In the buildout phase underway, tech giants are pouring record amounts of capital into AI. Chips are the single largest cost and Nvidia is one of the big winners of that demand. Some of the most powerful chips can cost $40 billion per gigawatt versus $10-20 billion for traditional chips, according to Thunder Said Energy. Advanced chips are one reason AI data centers – the backbone of the buildout – are costlier than traditional ones. See the chart. Spending on traditional and AI data centers combined could top U.S. $700 billion annually by 2030, industry estimates show. All this spending could add to inflation, including via higher near-term energy costs given AI’s huge power needs. Eventually, AI could boost energy efficiency, offsetting some of the initial spike in energy demand. Yet those savings can come only after mass AI adoption, a process that will take time.

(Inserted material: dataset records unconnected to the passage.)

$ cat config.mk
export PLATFORM = sky130hd
export DESIGN_NAME = imem_loader
export DESIGN_NICKNAME = d
export VERILOG_FILES = /design/src/rtl/imem_loader.sv
export SDC_FILE = /design/constraint.sdc
export NUM_CORES = 1
export LEC_CHECK = 0
export ABC_AREA = 0
export CAP_MARGIN = 40
export CORE_MARGIN = 10
export CORE_UTILIZATION = 57
export DETAILED_ROUTE_END_ITERATION = 16
export PLACE_DENSITY = 0.85
export SLEW_MARGIN = 20
export SYNTH_ARGS = -nofsm -noshare
export SYNTH_HDL_FRONTEND = slang
export SYNTH_SLANG_ARGS = --single-unit
$ cat constraint.sdc
create_clock -name clk -period 3.2 [get_ports clk]
set_clock_uncertainty 0.1 [all_clocks]
set_input_delay 0.48 -clock clk [delete_from_list [all_inputs] [get_ports clk]]
set_output_delay 0.48 -clock clk [all_outputs]
set_load 0.02 [all_outputs]
$ cat src/rtl/imem_loader.sv
// Loads a length-prefixed byte stream into the instruction memory as 32-bit
// little-endian words, using byte enables for a trailing partial word.
module imem_loader #(
   parameter int unsigned ADDRESS_WIDTH = 32,
   parameter int unsigned DATA_WIDTH    = 32,
   parameter logic [31:0] BASE_ADDR     = 32'h0,
   parameter int unsigned MEM_BYTES     = 65536
) (
   input  logic                     clk,
   input  logic                     rst,
   input  logic                     start,
   input  logic [7:0]               rx_data,
   input  logic                     rx_valid,
   output logic                     rx_ready,
   output logic                     mem_we,
   output logic [ADDRESS_WIDTH-1:0] mem_addr,
   output logic [DATA_WIDTH-1:0]    mem_wdata,
   output logic [3:0]               mem_be,
   output logic                     busy,
   output logic                     done,
   output logic                     error,
   output logic [2:0]               dbg_state
);

   // Handshake: a byte moves on a rising edge where rx_valid && rx_ready;
   // rx_ready is a function of state alone (high only in LEN and DATA).
   typedef enum logic [2:0] {
      S_IDLE  = 3'd0,
      S_LEN   = 3'd1,
      S_DATA  = 3'd2,
      S_WRITE = 3'd3,
      S_DONE  = 3'd4
   } state_t;

   // Capacity left above the base; 33 bits so N up to 2^32-1 compares cleanly.
   localparam logic [32:0] CAPACITY = 33'(MEM_BYTES) - 33'(BASE_ADDR);

   state_t                   r_state;
   state_t                   w_next;
   logic [31:0]              r_len;
   logic [31:0]              r_cnt;
   logic [1:0]               r_lidx;
   logic [ADDRESS_WIDTH-3:0] r_widx;
   logic [DATA_WIDTH-1:0]    r_buf;
   logic [3:0]               r_be;
   logic                     r_error;

   logic                     w_take;
   logic                     w_start;
   logic [31:0]              w_len_full;
   logic                     w_len_over;
   logic [31:0]              w_cnt_inc;
   logic                     w_word_last;

   assign w_take      = rx_valid && rx_ready;
   assign w_start     = start && ((r_state == S_IDLE) || (r_state == S_DONE));
   assign w_len_full  = {rx_data, r_len[31:8]};
   assign w_len_over  = {1'b0, w_len_full} > CAPACITY;
   assign w_cnt_inc   = r_cnt + 32'd1;
   assign w_word_last = (r_cnt[1:0] == 2'd3) || (w_cnt_inc == r_len);

   always_comb begin
      w_next = r_state;
      case (r_state)
         S_IDLE:  if (w_start) w_next = S_LEN;
         S_LEN: begin
            if (w_take && (r_lidx == 2'd3)) begin
               if ((w_len_full == 32'd0) || w_len_over) w_next = S_DONE;
               else                                    w_next = S_DATA;
            end
         end
         S_DATA:  if (w_take && w_word_last) w_next = S_WRITE;
         S_WRITE: w_next = (r_cnt == r_len) ? S_DONE : S_DATA;
         S_DONE:  if (w_start) w_next = S_LEN;
         default: w_next = S_IDLE;
      endcase
   end

   // Address/data/enables are gated to zero outside WRITE so idle outputs stay quiet.
   always_comb begin
      rx_ready  = (r_state == S_LEN) || (r_state == S_DATA);
      mem_we    = 1'b0;
      mem_addr  = '0;
      mem_wdata = '0;
      mem_be    = 4'b0000;
      if (r_state == S_WRITE) begin
         mem_we    = 1'b1;
         mem_addr  = ADDRESS_WIDTH'(BASE_ADDR) + {r_widx, 2'b00};
         mem_wdata = r_buf;
         mem_be    = r_be;
      end
      busy      = (r_state == S_LEN) || (r_state == S_DATA) || (r_state == S_WRITE);
      done      = (r_state == S_DONE);
      error     = r_error;
      dbg_state = r_state;
   end

   always_ff @(posedge clk) begin
      if (rst) begin
         r_state <= S_IDLE;
         r_len   <= '0;
         r_cnt   <= '0;
         r_lidx  <= '0;
         r_widx  <= '0;
         r_buf   <= '0;
         r_be    <= '0;
         r_error <= 1'b0;
      end else begin
         r_state <= w_next;
         case (r_state)
            S_IDLE, S_DONE: begin
               if (w_start) begin
                  r_len   <= '0;
                  r_cnt   <= '0;
                  r_lidx  <= '0;
                  r_widx  <= '0;
                  r_buf   <= '0;
                  r_be    <= '0;
                  r_error <= 1'b0;
               end
            end
            S_LEN: begin
               if (w_take) begin
                  r_len  <= w_len_full;
                  r_lidx <= r_lidx + 2'd1;
                  if ((r_lidx == 2'd3) && w_len_over) r_error <= 1'b1;
               end
            end
            S_DATA: begin
               if (w_take) begin
                  r_buf[{r_cnt[1:0], 3'b000} +: 8] <= rx_data;
                  r_be[r_cnt[1:0]]                 <= 1'b1;
                  r_cnt                            <= w_cnt_inc;
               end
            end
            S_WRITE: begin
               r_widx <= r_widx + 1'b1;
               r_buf  <= '0;
               r_be   <= '0;
            end
            default: ;
         endcase
      end
   end

endmodule

# --- After elaboration in Yosys (flattened, before gate mapping) ---
# Index checks and enable logic that the tools add are counted.
op_classes:
  n_addsub: 4
  n_mul: 0
  div: 0
  order_cmp: 3
  n_eq_ne: 14
  shift: 2
  n_mux: 32
  bitwise_logic: 1
  reduce_logical: 24
op_table:
  columns: ["operator", "count"]
  rows:
  - ["$mux 32", 6]
  - ["$pmux 32 s2", 2]
  - ["$pmux 32 s3", 1]
  - ["$eq 32x32->1", 2]
  - ["$pmux 30 s2", 1]
  - ["$add 32x1->32 const B", 1]
  - ["$bwmux 32", 1]
  - ["$gt 32x17->1 const B", 1]
  - ["$logic_not 32->1", 1]
  - ["$shift 8x7->32 const A", 1]
  - ["$shiftx 8x7->32", 1]
  - ["$add 30x1->30 const B", 1]
  - ["$mux 30", 1]
  - ["$mux 3", 5]
  - ["$mux 4", 3]
  - ["$pmux 3 s4", 1]
  - ["$pmux 4 s3", 1]
  - ["$reduce_and 3->1", 4]
  - ["$ne 2x2->1 const B", 4]
  - ["$neg 5->7", 1]
  - ["$eq 3x2->1 const B", 2]
  - ["$logic_and 1x1->1", 6]
  - ["$reduce_bool 2->1", 3]
  - ["$logic_or 1x1->1", 5]
  - ["other kinds (18)", 25]
totals:
  reg_bits: 136
  latchBits: 0
  mem_bits_rw: 0
  rom_bits: 0
  inputBits: 12
  memories: 0

# --- Depth between registers and ports, before layout ---
depth:
  depth_word: 7
  depth_mapped: 11
  mapped_depth_nobuf: 9

# --- Worst setup path after synthesis ---
# OpenSTA, ideal clock, no wires.
synth_path:
  path_kind: "reg-to-reg"
  from: "reg r_cnt[1]"
  to: "reg r_state[0], in the netlist dbg_state[0]"
  setup_time_ps: 59
  t_arrival_ps: 2356
  required_time_ps: 3041
  path_slack_ps: 686
  path_stages_with_launch: 11
  n_path_buf: 1
  period_less_slack_ps: 2514
  path_cell_list: "dfxtp_1 ha_1 clkbuf_2 nand3_4 nor2_1 a31oi_1 a221o_1 a221oi_2 nand4_1 nor4_1 o211a_1"
synth_between:
  elab_chain_cells: 6
  word_cells_on_any_way: 7
synth_rtl:
  columns: ["element", "line", "rtl"]
  rows:
  - ["from (decl)", "41", "logic [31:0] r_cnt;"]
  - ["from (signal assigned)", "133", "r_cnt <= w_cnt_inc;"]
  - ["$add 32x1->32", "59", "assign w_cnt_inc = r_cnt + 32'd1;"]
  - ["$eq 32x32->1", "60", "assign w_word_last = (r_cnt[1:0] == 2'd3) || (w_cnt_inc == r_len);"]
  - ["$logic_or 1x1->1 (*)", "60", null]
  - ["$logic_and 1x1->1 (*)", "72", "S_DATA: if (w_take && w_word_last) w_next = S_WRITE;"]
  - ["$ne 2x2->1 (no line) (*)", null, null]
  - ["$reduce_and 3->1 (no line) (*)", null, null]
  - ["to (signal assigned)", "109", "r_state <= w_next;"]
  - ["to (decl)", "38", "state_t r_state;"]
# Every way passes the cells marked *; elsewhere a longest branch is shown, timed or not.
# A chain may end at the register's enable or synchronous reset.

# --- Worst setup path after layout ---
layout_path:
  from: "reg r_state[0], in the netlist dbg_state[0]"
  to: "out mem_wdata[19]"
layout_between:
  elab_chain_cells: 2
layout_rtl:
  columns: ["element", "line", "rtl"]
  rows:
  - ["$eq 3x2->1", "86", "if (r_state == S_WRITE) begin"]
  - ["$mux 32", "86", null]
  - ["to (decl)", "17", "output logic [DATA_WIDTH-1:0] mem_wdata,"]
# Every way passes these cells.

==> PnR_summary.wiki <==
{| class="wikitable"
! Metric !! Value
|-
| Final weighted congestion in routability-driven placement || 0.988
|-
| Total clock buffers created by CTS || 17
|-
| Launch point of the worst reg-to-reg path || r_cnt[11]$_SDFFE_PP0P_
|-
| Capture instance of the worst register-to-register path || dbg_state[0]$_SDFFE_PP0P_
|-
| Proportion of netlist area held by the largest area contributor || 35.2%
|-
| Number of synthesized flops with an enable pin || 0
|-
| Total wire length after detailed routing || ~23 mm
|-
| Maximum frequency from static timing analysis || 326 MHz
|-
| Startpoint of the worst setup timing path || dbg_state[0]$_SDFFE_PP0P_
|-
| Number of antenna violations at the first check in global routing || 0
|-
| Vias post-DR || 7813
|-
| Mean Syn Cell Area || 7.89 µm²
|-
| First-pass GRT wire length || between 30 and 40 mm
|-
| Arrival time of the worst setup path || approximately 2.5 ns
|-
| Placeable core area || 13200 µm²
|-
| Final Max Tran Viols || 0
|-
| WHS || 0.355 ns
|-
| Post-synthesis register bit count || about 140
|-
| Buffer type at the clock tree root || sky130_fd_sc_hd__clkbuf_16
|-
| Pwr per Cell Area || between 500 and 600 nW/µm²
|-
| Post-layout net count || around 1100
|-
| Drt first-iter violations || about 980
|-
| Via density per instance || 6.37
|-
| Total clock sinks || between 100 and 150
|-
| I/O Buffers || 85
|-
| Pin count of the biggest net entering global routing || 49
|-
| DRT Pass-1 Iters || 6
|-
| Critical path class || register to primary output
|-
| Max_slew headroom || 51.6%
|-
| Data required, critical path || ~2.6 ns
|-
| Synth Flop Type || sky130_fd_sc_hd__dfxtp_1
|-
| Sequential area share after synthesis || between 30% and 40%
|-
| Hold Path Class || register to register
|-
| Row Count || between 40 and 50
|-
| H-tree depth || 4
|-
| Horizontal die dimension || roughly 140 µm
|-
| Worst-skew pair later-pin latency || 0.42 ns
|-
| Total GRT Usage || about a quarter
|-
| Number of filler instances in the final layout || 1039
|-
| Clock-pin slew on the worst setup and hold paths || around 0.06 ns
|-
| Number of maximum-capacitance violations || 0
|-
| Yosys Warn Count || 0
|-
| Number of diodes || 0
|-
| Async S/R FF share, synth || 0%
|-
| Worst Reg2Reg Path Length in Cells || 8
|-
| Dpl hpwl || 16.1 mm
|-
| Number of unique standard cell types used by synthesis || 73
|-
| End point of the critical path || mem_wdata[19]
|-
| Util after Layout || 70.5%
|-
| Setup-failing EPs final || 0
|-
| Post-route fraction of the period consumed by the critical path || approximately 96%
|-
| Remaining routing DRC violations || 0
|-
| Number of standard cells after synthesis || slightly below 1000
|-
| Global route total overflow || 0
|-
| Number of top-level pins || slightly below 90
|-
| Minimum clock period || about 3 ns
|-
| Main area contributors after synthesis || sky130_fd_sc_hd__dfxtp_1, sky130_fd_sc_hd__nor2_1, sky130_fd_sc_hd__a22oi_1, sky130_fd_sc_hd__and3_1, sky130_fd_sc_hd__xnor2_1
|-
| Outcome || completed
|-
| Count of cells resized by post-cts repair || 0
|-
| Commonest cells after routing, fill and taps aside || sky130_fd_sc_hd__nor2_1, sky130_fd_sc_hd__dfxtp_1, sky130_fd_sc_hd__clkdlybuf4s50_1
|-
| Worst-Margin Slew || approximately 0.72 ns
|-
| Post CTS Setup Buffer Count || 0
|-
| Crit path capture type || primary output
|-
| Leakage power of the design || between 3 and 4 nW
|-
| Vias in the first global route || approximately 7300
|-
| Biggest area consumer among synthesized cells || sky130_fd_sc_hd__dfxtp_1
|-
| Post-CTS Hold Fix Bufs || 0
|-
| Die area || approximately 19000 µm²
|-
| Maximum fanout along the worst path || between 40 and 50
|-
| Internal reg-to-reg setup slack || 0.22 ns
|-
| Antenna Nets Post-Route || 0
|-
| CP startpoint kind || register
|-
| RSZ-0062 raised after global routing || no
|-
| Largest vdd supply drop || 552 µV
|-
| Ratio of cells with drive above 1 in the final layout || 10.4%
|-
| Number of endpoints with negative hold slack in the final report || 0
|-
| Die H || ~140 µm
|-
| Initial core utilization || between 50 and 60%
|-
| Most common cell after layout, fill and taps aside || sky130_fd_sc_hd__nor2_1
|-
| Buffers from clock root to sink, at most || 2
|-
| CTS tree || built
|-
| Total negative slack for setup checks || 0 ns
|-
| Post-Synthesis Cell Area || 7730 µm²
|-
| Synth-to-layout area growth || 20.9%
|-
| Wire length per cell || ~19 µm
|}
-- metal layers --
| layer | global-route usage (%) | wire, µm | up-vias |
|---|---|---|---|
| met1 | 32.3 | 9910 | 3669 |
| met3 | 7.23 | 2390 | 64 |
| li1 | - | - | 3657 |
| met4 | 8.40 | 701 | 0 |
| met5 | 0 | 0 | - |
| met2 | 39.0 | 10400 | 423 |
-- worst max-delay path, cell delays in order (launching register included) --
cell and delay [ns]:
sky130_fd_sc_hd__dfxtp_2 0.79, sky130_fd_sc_hd__buf_4 0.40, sky130_fd_sc_hd__and3_1 0.24, sky130_fd_sc_hd__clkdlybuf4s50_1 0.62
-- per-stage QoR --
| step | power (mW) | std cells | worst slack [ns] | area [µm²] |
|---|---|---|---|---|
| 2_1_floorplan | 2.70 | 980 | 0.686 | 7730 |
| 3_3_place_gp | 3.16 | 1195 | 0.329 | 8740 |
| 3_5_place_dp | 3.18 | 1195 | 0.256 | 8740 |
| 4_1_cts | 5.17 | 1227 | 0.149 | 9340 |
| 5_1_grt | 5.40 | 1227 | 0.0288 | 9340 |
| 6_report | 5.19 | 1227 | 0.129 | 9340 |
-- report_power, final --
group,switching (mW),leakage (nW),total [mW],internal [mW]
registers,0.102,1.10,1.84,1.74
logic,0.934,2.17,1.35,0.415
clock network,0.813,0.295,2.00,1.19
total,1.85,3.57,5.19,3.34
-- Yosys cell counts (7+ instances only) --
cell type                  instances
sky130_fd_sc_hd__mux2_2            7
sky130_fd_sc_hd__xor2_1           19
sky130_fd_sc_hd__nor3_1           18
sky130_fd_sc_hd__inv_1             7
sky130_fd_sc_hd__dfxtp_1         136
sky130_fd_sc_hd__or3_1            10
sky130_fd_sc_hd__nand2_1          66
sky130_fd_sc_hd__a31oi_1           7
sky130_fd_sc_hd__and3_1           75
sky130_fd_sc_hd__nor4_1           19
sky130_fd_sc_hd__and4_1            8
sky130_fd_sc_hd__clkbuf_1         58
sky130_fd_sc_hd__nand2b_1          8
sky130_fd_sc_hd__ha_1              7
sky130_fd_sc_hd__buf_2            16
sky130_fd_sc_hd__nand4_1          22
sky130_fd_sc_hd__nand3_1          42
sky130_fd_sc_hd__a21oi_1          58
sky130_fd_sc_hd__a22oi_1          66
sky130_fd_sc_hd__o21ai_0          31
sky130_fd_sc_hd__nor2_1          150
sky130_fd_sc_hd__xnor2_1          39
-- cells by family after synthesis --
logic type / after synthesis / share of synthesized area [%]
AOI/OAI and AO/OA: 208 / 17.9
xor gates and xnor gates: 58 / 6.57
adders and majority gates: 7 / 1.13
buffers and inverters: 91 / 5.10
DFF: 136 / 35.2
muxes: 11 / 1.54
other: 1 / 0.0485
and+or+nand+nor: 467 / 32.5
-- area by class of cell --
class	count	area, µm²	area share, %
multi-input cells	753	4630	49.6
flip-flops and latches	136	2720	29.2
repair buffers	123	1130	12.1
clock buffers	18	439	4.70
well taps	176	220	2.36
clock inverters	14	165	1.77
inverters	7	26.3	0.281
-- state kept, by name, summed over array words and instances (netlist names) --
signal and count:
r_len 32, error 1, r_cnt 32, r_buf 32, r_be 4, r_widx 30, r_lidx 2, dbg_state 3
-- worst min-delay path by stage --
stage                                      start                endpoint  slack (ns)  cells after the start
after global routing      r_buf[25]$_SDFFE_PP0P_  r_buf[25]$_SDFFE_PP0P_        0.37                      2
after global placement    r_buf[25]$_SDFFE_PP0P_  r_buf[25]$_SDFFE_PP0P_        0.33                      2
after CTS                 r_buf[31]$_SDFFE_PP0P_  r_buf[31]$_SDFFE_PP0P_        0.36                      2
after floorplan           r_buf[24]$_SDFFE_PP0P_  r_buf[24]$_SDFFE_PP0P_        0.33                      2
final                     r_buf[31]$_SDFFE_PP0P_  r_buf[31]$_SDFFE_PP0P_        0.36                      2
after detailed placement  r_buf[24]$_SDFFE_PP0P_  r_buf[24]$_SDFFE_PP0P_        0.35                      2
(Power assumes the default switching activity.)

We think investment in AI could rival the amount seen in the industrial revolution – especially once including the spending on energy infrastructure as part of both the data center buildout and the low-carbon transition. Investment of this magnitude demands significant financing, creating a key funding role for capital markets and private markets. Yet private markets are complex and not suitable for all investors. We see big cloud providers and chip producers as the buildout’s main beneficiaries – particularly mega cap tech companies, whose unmatched resources and tech expertise give them a competitive advantage.
AI’s impact on the grid
Questions around AI overinvestment are valid. Yet we think this should be assessed in aggregate, given AI’s potential to unlock new revenue streams across the whole economy. Mega cap tech does not look overextended for now. Comparisons to the dot-com era fall short, according to BlackRock’s Systematic Active Equity team: Analysis of hundreds of metrics on valuations, earnings and other features reveals few similarities between now and then. Beyond tech, other likely beneficiaries of the buildout include companies in the utilities, energy, industrials, materials and real estate sectors providing key inputs.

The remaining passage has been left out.